**Instructions to follow:** Whatever runs from the line with "Sequential power is 48% lower" to the end of the records below must be copied exactly, with nothing else included.

**Source material:**
--- START ---

`src/rtl/mult_unit_pkg.sv`:
```
// Shared encodings for the iterative hi/lo multiplier: instruction ops,
// register-file write codes and controller states.
package mult_unit_pkg;

    typedef enum logic [1:0] {
        OP_MULT  = 2'd0,
        OP_MULTU = 2'd1,
        OP_MADD  = 2'd2,
        OP_MADDU = 2'd3
    } op_e;

    // Must stay aligned with the register file's hi/lo write decode.
    typedef enum logic [1:0] {
        MUL_NONE = 2'd0,
        MUL_LOAD = 2'd1,
        MUL_ACC  = 2'd2
    } mul_e;

    typedef enum logic [1:0] {
        IDLE = 2'd0,
        CALC = 2'd1,
        DONE = 2'd2
    } state_e;

    // op[0] clear selects the signed variants (MULT, MADD).
    function automatic logic op_is_signed(input logic [1:0] op);
        return ~op[0];
    endfunction

endpackage

```
`src/rtl/mult_datapath.sv`:
```
// Magnitude/sign capture, radix-2 shift-add accumulator and final sign
// restore for the hi/lo multiplier.
module mult_datapath #(
    parameter int WIDTH = 32
) (
    input  logic             clk,
    input  logic             rst_n,
    input  logic             load,
    input  logic             step,
    input  logic             finish,
    input  logic             is_signed,
    input  logic [WIDTH-1:0] operand_a,
    input  logic [WIDTH-1:0] operand_b,
    output logic [WIDTH-1:0] write_data_1,
    output logic [WIDTH-1:0] write_data_2
);

    logic [WIDTH-1:0]   mcand;
    logic [WIDTH-1:0]   mplier;
    logic [WIDTH-1:0]   mag_a;
    logic [WIDTH-1:0]   mag_b;
    logic [WIDTH-1:0]   addend;
    logic [WIDTH:0]     sum;
    logic [2*WIDTH-1:0] acc;
    logic [2*WIDTH-1:0] acc_step;
    logic [2*WIDTH-1:0] result;
    logic               neg_flag;

    // Negating 0x80000000 yields 0x80000000, which read unsigned is 2^31.
    always_comb begin
        mag_a    = (is_signed && operand_a[WIDTH-1]) ? -operand_a : operand_a;
        mag_b    = (is_signed && operand_b[WIDTH-1]) ? -operand_b : operand_b;
        addend   = mplier[0] ? mcand : '0;
        sum      = {1'b0, acc[2*WIDTH-1:WIDTH]} + {1'b0, addend};
        acc_step = (2*WIDTH)'({sum, acc[WIDTH-1:0]} >> 1);
        result   = neg_flag ? -acc_step : acc_step;
    end

    always_ff @(posedge clk or negedge rst_n) begin
        if (!rst_n) begin
            mcand        <= '0;
            mplier       <= '0;
            acc          <= '0;
            neg_flag     <= 1'b0;
            write_data_1 <= '0;
            write_data_2 <= '0;
        end else begin
            if (load) begin
                mcand    <= mag_a;
                mplier   <= mag_b;
                neg_flag <= is_signed & (operand_a[WIDTH-1] ^ operand_b[WIDTH-1]);
                acc      <= '0;
            end else if (step) begin
                acc    <= acc_step;
                mplier <= mplier >> 1;
            end
            // Result registers only move on the last iteration, so they hold
            // the previous beat for the whole of the next operation.
            if (finish) begin
                {write_data_2, write_data_1} <= result;
            end
        end
    end

endmodule

```
`src/rtl/mult_unit.sv`:
```
// Iterative MULT/MULTU/MADD/MADDU unit: fixed-latency controller feeding a
// one-cycle hi/lo write beat to the register file.
//
// state | meaning
// IDLE  | waiting for start; operands latched on the accepting edge
// CALC  | one multiplier bit per edge, WIDTH edges
// DONE  | single result beat: done/write_enable high, mul valid
module mult_unit #(
    parameter int WIDTH = 32,
    parameter int CNT_W = 6
) (
    input  logic             clk,
    input  logic             rst_n,
    input  logic             start,
    input  logic [1:0]       op,
    input  logic [WIDTH-1:0] operand_a,
    input  logic [WIDTH-1:0] operand_b,
    output logic             busy,
    output logic             done,
    output logic             write_enable,
    output logic [1:0]       mul,
    output logic [WIDTH-1:0] write_data_1,
    output logic [WIDTH-1:0] write_data_2
);
    import mult_unit_pkg::*;

    localparam logic [CNT_W-1:0] CNT_LAST = CNT_W'(WIDTH - 1);

    state_e           state;
    state_e           state_nxt;
    logic [CNT_W-1:0] cnt;
    logic             acc_flag;
    logic             load;
    logic             step;
    logic             finish;

    assign load   = (state == IDLE) && start;
    assign step   = (state == CALC);
    assign finish = step && (cnt == CNT_LAST);

    always_ff @(posedge clk or negedge rst_n) begin
        if (!rst_n) begin
            state    <= IDLE;
            cnt      <= '0;
            acc_flag <= 1'b0;
        end else begin
            state <= state_nxt;
            if (load) begin
                cnt      <= '0;
                acc_flag <= op[1];
            end else if (step) begin
                cnt <= cnt + 1'b1;
            end
        end
    end

    always_comb begin
        state_nxt    = state;
        busy         = 1'b0;
        done         = 1'b0;
        write_enable = 1'b0;
        mul          = MUL_NONE;
        case (state)
            IDLE: begin
                if (start) state_nxt = CALC;
            end
            CALC: begin
                busy = 1'b1;
                if (finish) state_nxt = DONE;
            end
            DONE: begin
                busy         = 1'b1;
                done         = 1'b1;
                write_enable = 1'b1;
                mul          = acc_flag ? MUL_ACC : MUL_LOAD;
                state_nxt    = IDLE;
            end
            default: state_nxt = IDLE;
        endcase
    end

    mult_datapath #(
        .WIDTH (WIDTH)
    ) u_datapath (
        .clk          (clk),
        .rst_n        (rst_n),
        .load         (load),
        .step         (step),
        .finish       (finish),
        .is_signed    (op_is_signed(op)),
        .operand_a    (operand_a),
        .operand_b    (operand_b),
        .write_data_1 (write_data_1),
        .write_data_2 (write_data_2)
    );

endmodule

```
`config.mk`:
```
export PLATFORM = sky130hd
export DESIGN_NAME = mult_unit
export DESIGN_NICKNAME = d
export VERILOG_FILES = /design/src/rtl/mult_unit_pkg.sv /design/src/rtl/mult_datapath.sv /design/src/rtl/mult_unit.sv
export SDC_FILE = /design/constraint.sdc
export NUM_CORES = 1
export LEC_CHECK = 0
export CORE_ASPECT_RATIO = 0.7
export CORE_MARGIN = 4
export CORE_UTILIZATION = 60
export CTS_BUF_LIST = sky130_fd_sc_hd__clkbuf_8
export DETAILED_ROUTE_END_ITERATION = 12
export PLACE_DENSITY = 0.84
export SLEW_MARGIN = 20
export SYNTH_ARGS = -nofsm -noshare
export SYNTH_HDL_FRONTEND = slang
export SYNTH_SLANG_ARGS = --single-unit
```
`constraint.sdc`:
```
create_clock -name clk -period 13.3 [get_ports clk]
set_input_delay 3.99 -clock clk [delete_from_list [all_inputs] [get_ports clk]]
set_output_delay 3.99 -clock clk [all_outputs]
set_load 0.01 [all_outputs]
```
; Word level (Yosys, flattened, before mapping)
; Index checks and enable logic that the tools add are counted.
[classes]
n_addsub = 5
eq_ne = 5
muxes = 17
bitwise = 3
reduce_logical = 8
[op_table]
columns = cell, count
row1 = 64-bit 2-to-1 mux, 3
row2 = 32-bit 2-to-1 mux, 5
row3 = 32-bit negation, 2
row4 = 64-bit negation, 1
row5 = 32-bit by 32-bit adder with 33-bit output, 1
row6 = 6-bit 2-to-1 mux, 2
row7 = 2-bit 2-to-1 mux, 4
row8 = 6-bit by 1-bit adder with 6-bit output (second input constant), 1
row9 = 6-bit by 5-bit equality test with 1-bit output (second input constant), 1
row10 = 1-bit logical AND, 4
row11 = 2-bit case mux with 2 select lines, 1
row12 = 2-bit by 1-bit equality test with 1-bit output (second input constant), 1
row13 = 2-bit equality test (second input constant), 1
row14 = 2-bit zero test, 1
row15 = 1-bit 2-to-1 mux, 2
row16 = 2-bit by 1-bit != test with 1-bit output (second input constant), 1
row17 = 2-bit != test (second input constant), 1
row18 = 2-bit AND reduction, 1
row19 = 2-bit nonzero test, 1
row20 = 2-bit OR reduction, 1
row21 = 1-bit AND, 1
row22 = 1-bit NOT, 1
row23 = 1-bit bitwise XOR, 1
[word_totals]
register_bits = 202
inputBits = 69
out_inout_bits = 69
elab_cells = 47

; Logic depth before layout (Yosys ltp)
[depth]
ltp_word = 4
mapped_depth = 15
depth_no_buf = 14

; By module
; Synthesis repeated with hierarchy kept, for this count alone.
[hier_totals]
hier_cells = 1505
hier_area_um2 = 13205.2
[modules_own_cells]
columns = mod, instances, cells_per_inst, area_each_um2, seq_area_each_um2
row1 = mult_datapath, 1, 1451, 12675.9, 4804.6
row2 = mult_unit, 1, 54, 529.3, 225.2

; Least setup slack after synthesis
; OpenSTA, ideal clock, no wires.
[synth_path]
path_kind = in2reg
start = in operand_b[8]
end = reg u_datapath.mplier[28]
setup_ns = 0.134
arrival_ns = 6.440
t_required_ns = 13.166
setup_slack_ns = 6.726
path_stages = 10
n_path_buf = 0
path_cell_list = or4_1 or3_1 or3_1 nor4_1 nand2_1 nor4_1 a21oi_1 xor2_1 nand2_1 o21ai_0
[synth_between]
elab_chain_len = 3
[synth_rtl]
columns = element, line
row1 = start: declaration, mult_unit.sv:17  ; input logic [WIDTH-1:0] operand_b,
row2 = 32-bit negation, mult_datapath.sv:32  ; mag_b = (is_signed && operand_b[WIDTH-1]) ? -operand_b : operand_b;
row3 = 32-bit 2-to-1 mux, mult_datapath.sv:32
row4 = 32-bit 2-to-1 mux, mult_datapath.sv:48  ; if (load) begin
row5 = end signal: assignment, mult_datapath.sv:50  ; mplier <= mag_b;
row6 = end signal: assignment, mult_datapath.sv:55  ; mplier <= mplier >> 1;
row7 = end: declaration, mult_datapath.sv:19  ; logic [WIDTH-1:0] mplier;
; Every way passes these cells.
; A chain may end at the register's enable or synchronous reset.

; Worst setup path after layout
[layout_path]
start = in operand_b[8]
end = reg u_datapath.mplier[30]
; The elaborated chain is that of the path after synthesis.

==> flow_results.xml <==
<?xml version="1.0" encoding="UTF-8"?>
<metrics>
  <group name="synth">
    <metric name="ys_warn_count" unit="">0</metric>
    <metric name="avgSynthCellArea" unit="sq um">8.88</metric>
    <metric name="synth_simple_gate_area_frac" unit="">0.187</metric>
    <metric name="synth_nets" unit="">1529</metric>
    <metric name="synthXorXnorAreaFrac" unit="">0.101</metric>
    <metric name="synth_compound_gate_area_share" unit="">0.166</metric>
    <metric name="largest_family_of_logic_cells_by_synthesized_area" unit="">simple AND/OR/NAND/NOR gates</metric>
    <metric name="post_synth_mux_area_share" unit="">0.0723</metric>
    <metric name="seq_area_frac_synth" unit="">0.399</metric>
    <metric name="synth-async-reset-ratio" unit="">1.00</metric>
    <metric name="ys.flop_type" unit="">dfrtp_1</metric>
    <metric name="synth_enable_flop_cells" unit="">0</metric>
    <metric name="synth_seq_cells" unit="">201</metric>
    <metric name="post_synth_fa_ha_maj_area_fraction" unit="">0.0413</metric>
    <metric name="syn-instance-count" unit="">1419</metric>
    <metric name="synth_area" unit="sq um">12600</metric>
    <metric name="synth.distinct_cells" unit="">75</metric>
  </group>
  <group name="worst_setup_path">
    <metric name="number_of_gates_on_the_worst_path_with_buffers_counted" unit="">11</metric>
    <metric name="cpMaxStageDelayCell" unit="">or4_1</metric>
    <metric name="buf_inv_on_cp" unit="">1</metric>
    <metric name="arr_time_crit_path" unit="ns">7.45</metric>
    <metric name="setup.worst_path.class" unit="">input pin to flop</metric>
    <metric name="worstRegToRegCells" unit="">14</metric>
    <metric name="cp_slowest_stage_delay" unit="ns">0.59</metric>
    <metric name="crit_path_start" unit="">operand_b[8]</metric>
    <metric name="worstPathRequired" unit="ns">13.66</metric>
    <metric name="path_delay_family" unit="">simple AND/OR/NAND/NOR gates</metric>
    <metric name="critPathCaptureType" unit="">flop</metric>
    <metric name="crit-reg2reg-launch" unit="">u_datapath.mplier[0]$_DFFE_PN0P_</metric>
    <metric name="path_max_fanout" unit="">4</metric>
    <metric name="worstSetupStartpointType" unit="">input pin</metric>
    <metric name="worstPathCellList" unit="">clkdlybuf4s50_1, or4_1, or3_1, or3_1, nor4_1, nand2_1, nor4_1, a21oi_1, xnor2_1, nand2_1, o21ai_0</metric>
  </group>
  <group name="layout">
    <metric name="antenna_cells_inserted" unit="">0</metric>
    <metric name="finish.net_count" unit="">1630</metric>
    <metric name="drive_gt1_frac" unit="">0.0590</metric>
    <metric name="fillerInstances" unit="">1634</metric>
    <metric name="synthToLayoutAreaGrowth" unit="%">16.9</metric>
  </group>
  <group name="run_status">
    <metric name="run_status" unit="">completed</metric>
  </group>
  <group name="pwr">
    <metric name="powerDensity" unit="nW/um^2">179</metric>
    <metric name="static-leakage-power" unit="nW">6.57</metric>
    <metric name="vdd.ir_drop.worst" unit="V">0.0000917</metric>
  </group>
  <group name="hold_path">
    <metric name="hold_start" unit="">u_datapath.mcand[19]$_DFFE_PN0P_</metric>
    <metric name="worst_hold_path_type" unit="">flop to flop</metric>
    <metric name="whs_path_depth" unit="">2</metric>
  </group>
  <group name="floorplan">
    <metric name="design.core.area" unit="sq um">20700</metric>
    <metric name="die_w" unit="um">181</metric>
    <metric name="placementRows" unit="">44</metric>
    <metric name="num_io_pins" unit="">138</metric>
    <metric name="start_util" unit="">0.608</metric>
    <metric name="floorplan.die.height" unit="um">129</metric>
    <metric name="floorplan.die_area" unit="sq um">23400</metric>
  </group>
  <group name="sta">
    <metric name="final_period_minus_worst_setup_slack" unit="ns">7.09</metric>
    <metric name="timing_worst_slew_pin_value" unit="ns">1.11</metric>
    <metric name="setup-violations-final" unit="">0</metric>
    <metric name="final_max_slew_viol_count" unit="">0</metric>
    <metric name="setup_tns" unit="ns">0</metric>
    <metric name="grt_setup_unrepaired" unit="">no</metric>
    <metric name="slew_headroom" unit="">0.259</metric>
    <metric name="timing.final.ws_setup" unit="ns">6.21</metric>
    <metric name="post_route_clock_skew" unit="ns">0.0236</metric>
    <metric name="period_share" unit="">0.533</metric>
    <metric name="timing.final.hold_violations" unit="">0</metric>
    <metric name="fmax" unit="GHz">0.141</metric>
  </group>
  <group name="cts">
    <metric name="cts_max_path_buffers" unit="">3</metric>
    <metric name="cts_tree" unit="">done</metric>
    <metric name="post_cts_resize_count" unit="">0</metric>
    <metric name="tritoncts.num_buffers" unit="">34</metric>
    <metric name="clk_pin_slew_worst_paths" unit="ns">0.06</metric>
    <metric name="source_to_sink_clock_delay_at_the_later_pin_of_the_worst_skew_pair" unit="ns">0.53</metric>
    <metric name="post_cts_hold_fix_bufs" unit="">0</metric>
    <metric name="h_tree_levels" unit="">2</metric>
    <metric name="root_buffer" unit="">clkbuf_8</metric>
    <metric name="clock_sinks" unit="">201</metric>
    <metric name="cts_setup_buffers" unit="">0</metric>
  </group>
  <group name="global_routing">
    <metric name="maximum_number_of_pins_on_one_net_before_global_route_repair" unit="">129</metric>
    <metric name="first_global_vias" unit="">9767</metric>
    <metric name="globalRouteTotalUtil" unit="">0.246</metric>
    <metric name="number_of_antenna_violations_at_the_first_check_in_global_routing" unit="">0</metric>
    <metric name="grt_first_pass_wirelength" unit="mm">48.4</metric>
    <metric name="grt.overflow.total" unit="">0</metric>
  </group>
  <group name="routing">
    <metric name="drtAntennaViolNets" unit="">0</metric>
    <metric name="drc_errors" unit="">0</metric>
    <metric name="detail_route.wirelength" unit="mm">29.8</metric>
    <metric name="dr.first_iter.drc_count" unit="">865</metric>
    <metric name="route.detailed.vias_per_inst" unit="">5.84</metric>
    <metric name="drt_pass1_iterations" unit="">5</metric>
    <metric name="num_vias" unit="">10631</metric>
    <metric name="post_drt_wl_per_cell" unit="um">16.4</metric>
  </group>
  <group name="place">
    <metric name="pre_cts_slack" unit="ns">5.70</metric>
    <metric name="buffer_ports.inserted" unit="">137</metric>
    <metric name="finalWeightedCongestion" unit="">0.928</metric>
    <metric name="hpwlAfterDp" unit="mm">21.7</metric>
  </group>
  <group name="run">
    <metric name="maxCapViolCount" unit="">0</metric>
  </group>
</metrics>
## cells in the mapped netlist, types with 20 or more instances
master	count	area [sq um]
a21oi_1	55	275
and2_1	41	257
clkbuf_1	54	203
dfrtp_1	201	5030
ha_1	40	500
inv_1	20	75.1
mux2i_1	91	911
nand2_1	197	739
nor2_1	131	492
nor3_1	23	115
o21ai_0	176	881
o31ai_1	33	248
xnor2_1	54	473
xor2_1	91	797
## power breakdown
| group | switching (W) | total, W | leakage, nW | internal [W] |
|---|---|---|---|---|
| sequential | 0.000118 | 0.000872 | 2.67 | 0.000754 |
| combinational | 0.000732 | 0.00121 | 3.52 | 0.000483 |
| clock | 0.000249 | 0.000553 | 0.380 | 0.000304 |
| total | 0.00110 | 0.00264 | 6.57 | 0.00154 |
## final timing paths
kind,end,slack (ns)
worst max-delay path,u_datapath.mplier[30]$_DFFE_PN0P_,6.21
max in group asynchronous,u_datapath.neg_flag$_DFFE_PN0P_,8.57
worst max register to register,u_datapath.write_data_2[29]$_DFFE_PN0P_,8.09
worst min register to register,u_datapath.mcand[19]$_DFFE_PN0P_,0.47
worst min-delay path,u_datapath.mcand[19]$_DFFE_PN0P_,0.47
min in group asynchronous,u_datapath.write_data_1[6]$_DFFE_PN0P_,3.42
## cell families after synthesis
family / after synthesis
and+or+nand+nor: 500
muxes: 91
AOI/OAI and AO/OA: 344
buffers and inverters: 97
DFF: 201
adders and majority gates: 41
xor gates and xnor gates: 145
## per-layer routing
layer  global-route usage  part of all wire  vias to the layer above
met5                    0                 0                        -
met4               0.0556             0.014                        0
met3               0.0426             0.080                       36
met2                0.352              0.41                      362
met1                0.391              0.50                     5041
li1                     -                 -                     5192
## sequential cells by signal, indices dropped and copies added, names as in the netlist
signal	count
u_datapath.acc	63
u_datapath.write_data_1	32
u_datapath.mcand	32
acc_flag	1
u_datapath.write_data_2	32
u_datapath.neg_flag	1
state	2
u_datapath.mplier	32
cnt	6
## worst min-delay path, cell delays in order (launching register included)
cell and delay [ns]:
dfrtp_1 0.34, nand2_1 0.04, o21ai_0 0.05
## through the flow
step	power (W)	hold WS [ns]	area, sq um	utilization	cells
floorplan	0.00179	0.442	12600	-	1419
global placement	0.00202	0.454	14000	0.678	1760
detailed placement	0.00207	0.463	14000	0.678	1760
CTS	0.00263	0.477	14700	0.711	1819
global route	0.00282	0.500	14700	0.711	1819
finish	0.00264	0.472	14700	0.711	1819
## final cells by class
cell class	count	area (sq um)	area share
timing repair buffer	142	1410	0.0959
inverter	20	75.1	0.00510
clock inverter	14	73.8	0.00501
sequential	201	5030	0.342
multi-input combinational	1121	7170	0.487
tap	276	345	0.0235
clock buffer	45	619	0.0421
## placed cells by master (no fill, tap or decap), types with 28 or more instances in the layout
cell type	count
xor2_1	91
nand2_1	196
o21ai_0	176
clkbuf_8	46
nor2_1	131
inv_1	28
a21oi_1	55
xnor2_1	54
dfrtp_1	200
ha_1	39
clkdlybuf4s50_1	136
o31ai_1	33
mux2i_1	91
and2_1	40
(Power assumes the default switching activity.)
==> RTL change 1 (config.mk and constraints unchanged) <==
`WIDTH` is set to 32 in 2 places; all go to 16.
--- a/src/rtl/mult_datapath.sv
+++ b/src/rtl/mult_datapath.sv
@@ -2,5 +2,5 @@
 // restore for the hi/lo multiplier.
 module mult_datapath #(
-    parameter int WIDTH = 32
+    parameter int WIDTH = 16
 ) (
     input  logic             clk,
--- a/src/rtl/mult_unit.sv
+++ b/src/rtl/mult_unit.sv
@@ -7,5 +7,5 @@
 // DONE  | single result beat: done/write_enable high, mul valid
 module mult_unit #(
-    parameter int WIDTH = 32,
+    parameter int WIDTH = 16,
     parameter int CNT_W = 6
 ) (
Interface: changed (resized operand_a, operand_b, write_data_1 and write_data_2); port bits go from 138 to 74. The function was not compared with the original's and may differ.
==> RTL change 1 against the unedited design <==
  * Sequential cell count is 96 lower
  * Routed wire length is 52% lower
  * Core utilization hardly changed
  * Combinational power is 41% lower
  * Area after synthesis is 49% lower
  * Worst setup slack better by 1200 ps
  * Power is 48% lower
  * Sequential power is 48% lower
  * Final area is 50% lower
  * Largest cell class unchanged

--- END ---

**Solution to this problem:**
  * Sequential power is 48% lower
  * Final area is 50% lower
  * Largest cell class unchanged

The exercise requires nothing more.